# Action item
Set down the full data below exactly as given, please.

# Recorded information
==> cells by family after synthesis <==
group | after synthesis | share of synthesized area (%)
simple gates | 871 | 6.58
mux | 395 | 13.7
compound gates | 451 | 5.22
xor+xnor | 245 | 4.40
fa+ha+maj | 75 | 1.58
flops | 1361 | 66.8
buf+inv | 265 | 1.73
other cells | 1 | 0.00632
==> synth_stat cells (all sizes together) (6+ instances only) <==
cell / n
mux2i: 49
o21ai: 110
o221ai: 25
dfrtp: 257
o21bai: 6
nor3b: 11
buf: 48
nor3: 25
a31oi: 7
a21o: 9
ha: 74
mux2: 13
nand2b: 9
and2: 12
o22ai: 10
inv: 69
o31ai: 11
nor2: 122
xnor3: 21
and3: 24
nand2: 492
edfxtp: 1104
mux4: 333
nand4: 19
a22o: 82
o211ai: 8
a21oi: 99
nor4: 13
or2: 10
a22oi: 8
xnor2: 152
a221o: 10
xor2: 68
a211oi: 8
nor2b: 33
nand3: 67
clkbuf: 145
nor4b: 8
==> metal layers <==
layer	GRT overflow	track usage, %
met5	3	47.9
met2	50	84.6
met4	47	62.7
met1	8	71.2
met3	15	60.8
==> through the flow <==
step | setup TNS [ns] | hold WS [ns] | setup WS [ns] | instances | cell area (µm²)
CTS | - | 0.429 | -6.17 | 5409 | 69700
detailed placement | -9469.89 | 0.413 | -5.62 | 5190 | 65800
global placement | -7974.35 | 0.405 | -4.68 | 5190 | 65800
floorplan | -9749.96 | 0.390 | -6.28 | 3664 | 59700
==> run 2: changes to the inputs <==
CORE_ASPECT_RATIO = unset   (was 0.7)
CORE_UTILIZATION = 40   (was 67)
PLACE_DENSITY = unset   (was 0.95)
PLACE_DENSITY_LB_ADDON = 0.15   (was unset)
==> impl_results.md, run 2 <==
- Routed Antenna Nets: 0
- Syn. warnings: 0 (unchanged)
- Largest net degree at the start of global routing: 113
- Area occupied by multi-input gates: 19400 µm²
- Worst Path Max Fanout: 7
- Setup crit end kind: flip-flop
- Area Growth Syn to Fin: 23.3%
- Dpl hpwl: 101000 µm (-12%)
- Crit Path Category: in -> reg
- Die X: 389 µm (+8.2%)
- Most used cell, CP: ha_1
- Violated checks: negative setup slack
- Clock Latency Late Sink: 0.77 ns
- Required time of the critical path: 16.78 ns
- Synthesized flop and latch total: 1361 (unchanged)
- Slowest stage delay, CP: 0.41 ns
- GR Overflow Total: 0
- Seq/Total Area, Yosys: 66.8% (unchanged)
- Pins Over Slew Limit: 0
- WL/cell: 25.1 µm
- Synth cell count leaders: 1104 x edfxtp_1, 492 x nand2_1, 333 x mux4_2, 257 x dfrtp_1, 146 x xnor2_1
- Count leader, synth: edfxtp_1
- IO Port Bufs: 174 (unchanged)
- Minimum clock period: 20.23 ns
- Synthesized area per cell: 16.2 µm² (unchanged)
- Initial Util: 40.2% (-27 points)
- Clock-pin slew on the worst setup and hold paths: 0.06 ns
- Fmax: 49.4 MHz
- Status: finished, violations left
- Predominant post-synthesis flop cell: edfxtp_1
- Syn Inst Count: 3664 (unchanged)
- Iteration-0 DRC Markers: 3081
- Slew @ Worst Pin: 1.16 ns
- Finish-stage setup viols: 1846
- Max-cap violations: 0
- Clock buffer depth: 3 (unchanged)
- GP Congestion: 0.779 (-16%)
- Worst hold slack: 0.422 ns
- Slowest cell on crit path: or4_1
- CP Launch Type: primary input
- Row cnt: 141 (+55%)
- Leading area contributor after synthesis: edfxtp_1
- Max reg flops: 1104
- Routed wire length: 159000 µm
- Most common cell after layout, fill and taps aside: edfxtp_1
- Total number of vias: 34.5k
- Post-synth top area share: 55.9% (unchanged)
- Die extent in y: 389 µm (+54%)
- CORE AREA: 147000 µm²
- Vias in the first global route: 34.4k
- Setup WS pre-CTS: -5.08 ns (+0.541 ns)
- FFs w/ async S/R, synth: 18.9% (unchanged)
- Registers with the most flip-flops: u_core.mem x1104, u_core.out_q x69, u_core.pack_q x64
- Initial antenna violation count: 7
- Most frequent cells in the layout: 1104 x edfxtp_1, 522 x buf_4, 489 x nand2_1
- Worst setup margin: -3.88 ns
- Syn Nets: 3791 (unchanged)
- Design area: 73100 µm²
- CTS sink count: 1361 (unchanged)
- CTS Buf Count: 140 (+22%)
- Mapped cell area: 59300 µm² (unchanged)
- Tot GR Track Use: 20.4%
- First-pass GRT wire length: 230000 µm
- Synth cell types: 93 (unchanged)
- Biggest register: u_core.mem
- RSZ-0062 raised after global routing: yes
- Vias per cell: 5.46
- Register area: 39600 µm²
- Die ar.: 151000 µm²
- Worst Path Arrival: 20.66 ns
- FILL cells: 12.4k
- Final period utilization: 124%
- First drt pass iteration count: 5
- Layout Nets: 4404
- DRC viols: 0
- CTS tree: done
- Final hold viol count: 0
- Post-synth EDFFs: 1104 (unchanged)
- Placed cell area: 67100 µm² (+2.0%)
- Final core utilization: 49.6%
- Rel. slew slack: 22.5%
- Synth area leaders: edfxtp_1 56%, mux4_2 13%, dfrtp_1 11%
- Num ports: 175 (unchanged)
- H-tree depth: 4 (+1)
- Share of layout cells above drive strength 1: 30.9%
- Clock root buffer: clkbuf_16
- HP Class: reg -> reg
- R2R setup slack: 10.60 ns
## config.mk

```make
export PLATFORM = sky130hd
export DESIGN_NAME = cam_frame_capture_flat
export DESIGN_NICKNAME = d
export VERILOG_FILES = /design/src/rtl/cam_frame_capture_if.sv /design/src/rtl/cam_frame_capture.sv /design/src/flat_wrapper.sv
export SDC_FILE = /design/constraint.sdc
export NUM_CORES = 1
export LEC_CHECK = 0
export ABC_AREA = 1
export CAP_MARGIN = 20
export CORE_ASPECT_RATIO = 0.7
export CORE_MARGIN = 2
export CORE_UTILIZATION = 41
export DETAILED_ROUTE_END_ITERATION = 6
export PLACE_DENSITY = 0.59
export SLEW_MARGIN = 5
export SYNTH_ARGS = -nofsm -noshare
export SYNTH_HDL_FRONTEND = slang
export SYNTH_SLANG_ARGS = --single-unit
```

## constraint.sdc

```tcl
create_clock -name clk -period 2.7 [get_ports clk]
set_clock_uncertainty 0.05 [all_clocks]
set_input_delay 0.81 -clock clk [delete_from_list [all_inputs] [get_ports clk]]
set_output_delay 0.81 -clock clk [all_outputs]
set_load 0.1 [all_outputs]
```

# Result of the exercise
==> cells by family after synthesis <==
group | after synthesis | share of synthesized area (%)
simple gates | 871 | 6.58
mux | 395 | 13.7
compound gates | 451 | 5.22
xor+xnor | 245 | 4.40
fa+ha+maj | 75 | 1.58
flops | 1361 | 66.8
buf+inv | 265 | 1.73
other cells | 1 | 0.00632
==> synth_stat cells (all sizes together) (6+ instances only) <==
cell / n
mux2i: 49
o21ai: 110
o221ai: 25
dfrtp: 257
o21bai: 6
nor3b: 11
buf: 48
nor3: 25
a31oi: 7
a21o: 9
ha: 74
mux2: 13
nand2b: 9
and2: 12
o22ai: 10
inv: 69
o31ai: 11
nor2: 122
xnor3: 21
and3: 24
nand2: 492
edfxtp: 1104
mux4: 333
nand4: 19
a22o: 82
o211ai: 8
a21oi: 99
nor4: 13
or2: 10
a22oi: 8
xnor2: 152
a221o: 10
xor2: 68
a211oi: 8
nor2b: 33
nand3: 67
clkbuf: 145
nor4b: 8
==> metal layers <==
layer	GRT overflow	track usage, %
met5	3	47.9
met2	50	84.6
met4	47	62.7
met1	8	71.2
met3	15	60.8
==> through the flow <==
step | setup TNS [ns] | hold WS [ns] | setup WS [ns] | instances | cell area (µm²)
CTS | - | 0.429 | -6.17 | 5409 | 69700
detailed placement | -9469.89 | 0.413 | -5.62 | 5190 | 65800
global placement | -7974.35 | 0.405 | -4.68 | 5190 | 65800
floorplan | -9749.96 | 0.390 | -6.28 | 3664 | 59700
==> run 2: changes to the inputs <==
CORE_ASPECT_RATIO = unset   (was 0.7)
CORE_UTILIZATION = 40   (was 67)
PLACE_DENSITY = unset   (was 0.95)
PLACE_DENSITY_LB_ADDON = 0.15   (was unset)
==> impl_results.md, run 2 <==
- Routed Antenna Nets: 0
- Syn. warnings: 0 (unchanged)
- Largest net degree at the start of global routing: 113
- Area occupied by multi-input gates: 19400 µm²
- Worst Path Max Fanout: 7
- Setup crit end kind: flip-flop
- Area Growth Syn to Fin: 23.3%
- Dpl hpwl: 101000 µm (-12%)
- Crit Path Category: in -> reg
- Die X: 389 µm (+8.2%)
- Most used cell, CP: ha_1
- Violated checks: negative setup slack
- Clock Latency Late Sink: 0.77 ns
- Required time of the critical path: 16.78 ns
- Synthesized flop and latch total: 1361 (unchanged)
- Slowest stage delay, CP: 0.41 ns
- GR Overflow Total: 0
- Seq/Total Area, Yosys: 66.8% (unchanged)
- Pins Over Slew Limit: 0
- WL/cell: 25.1 µm
- Synth cell count leaders: 1104 x edfxtp_1, 492 x nand2_1, 333 x mux4_2, 257 x dfrtp_1, 146 x xnor2_1
- Count leader, synth: edfxtp_1
- IO Port Bufs: 174 (unchanged)
- Minimum clock period: 20.23 ns
- Synthesized area per cell: 16.2 µm² (unchanged)
- Initial Util: 40.2% (-27 points)
- Clock-pin slew on the worst setup and hold paths: 0.06 ns
- Fmax: 49.4 MHz
- Status: finished, violations left
- Predominant post-synthesis flop cell: edfxtp_1
- Syn Inst Count: 3664 (unchanged)
- Iteration-0 DRC Markers: 3081
- Slew @ Worst Pin: 1.16 ns
- Finish-stage setup viols: 1846
- Max-cap violations: 0
- Clock buffer depth: 3 (unchanged)
- GP Congestion: 0.779 (-16%)
- Worst hold slack: 0.422 ns
- Slowest cell on crit path: or4_1
- CP Launch Type: primary input
- Row cnt: 141 (+55%)
- Leading area contributor after synthesis: edfxtp_1
- Max reg flops: 1104
- Routed wire length: 159000 µm
- Most common cell after layout, fill and taps aside: edfxtp_1
- Total number of vias: 34.5k
- Post-synth top area share: 55.9% (unchanged)
- Die extent in y: 389 µm (+54%)
- CORE AREA: 147000 µm²
- Vias in the first global route: 34.4k
- Setup WS pre-CTS: -5.08 ns (+0.541 ns)
- FFs w/ async S/R, synth: 18.9% (unchanged)
- Registers with the most flip-flops: u_core.mem x1104, u_core.out_q x69, u_core.pack_q x64
- Initial antenna violation count: 7
- Most frequent cells in the layout: 1104 x edfxtp_1, 522 x buf_4, 489 x nand2_1
- Worst setup margin: -3.88 ns
- Syn Nets: 3791 (unchanged)
- Design area: 73100 µm²
- CTS sink count: 1361 (unchanged)
- CTS Buf Count: 140 (+22%)
- Mapped cell area: 59300 µm² (unchanged)
- Tot GR Track Use: 20.4%
- First-pass GRT wire length: 230000 µm
- Synth cell types: 93 (unchanged)
- Biggest register: u_core.mem
- RSZ-0062 raised after global routing: yes
- Vias per cell: 5.46
- Register area: 39600 µm²
- Die ar.: 151000 µm²
- Worst Path Arrival: 20.66 ns
- FILL cells: 12.4k
- Final period utilization: 124%
- First drt pass iteration count: 5
- Layout Nets: 4404
- DRC viols: 0
- CTS tree: done
- Final hold viol count: 0
- Post-synth EDFFs: 1104 (unchanged)
- Placed cell area: 67100 µm² (+2.0%)
- Final core utilization: 49.6%
- Rel. slew slack: 22.5%
- Synth area leaders: edfxtp_1 56%, mux4_2 13%, dfrtp_1 11%
- Num ports: 175 (unchanged)
- H-tree depth: 4 (+1)
- Share of layout cells above drive strength 1: 30.9%
- Clock root buffer: clkbuf_16
- HP Class: reg -> reg
- R2R setup slack: 10.60 ns
## config.mk

```make
export PLATFORM = sky130hd
export DESIGN_NAME = cam_frame_capture_flat
export DESIGN_NICKNAME = d
export VERILOG_FILES = /design/src/rtl/cam_frame_capture_if.sv /design/src/rtl/cam_frame_capture.sv /design/src/flat_wrapper.sv
export SDC_FILE = /design/constraint.sdc
export NUM_CORES = 1
export LEC_CHECK = 0
export ABC_AREA = 1
export CAP_MARGIN = 20
export CORE_ASPECT_RATIO = 0.7
export CORE_MARGIN = 2
export CORE_UTILIZATION = 41
export DETAILED_ROUTE_END_ITERATION = 6
export PLACE_DENSITY = 0.59
export SLEW_MARGIN = 5
export SYNTH_ARGS = -nofsm -noshare
export SYNTH_HDL_FRONTEND = slang
export SYNTH_SLANG_ARGS = --single-unit
```

## constraint.sdc

```tcl
create_clock -name clk -period 2.7 [get_ports clk]
set_clock_uncertainty 0.05 [all_clocks]
set_input_delay 0.81 -clock clk [delete_from_list [all_inputs] [get_ports clk]]
set_output_delay 0.81 -clock clk [all_outputs]
set_load 0.1 [all_outputs]
```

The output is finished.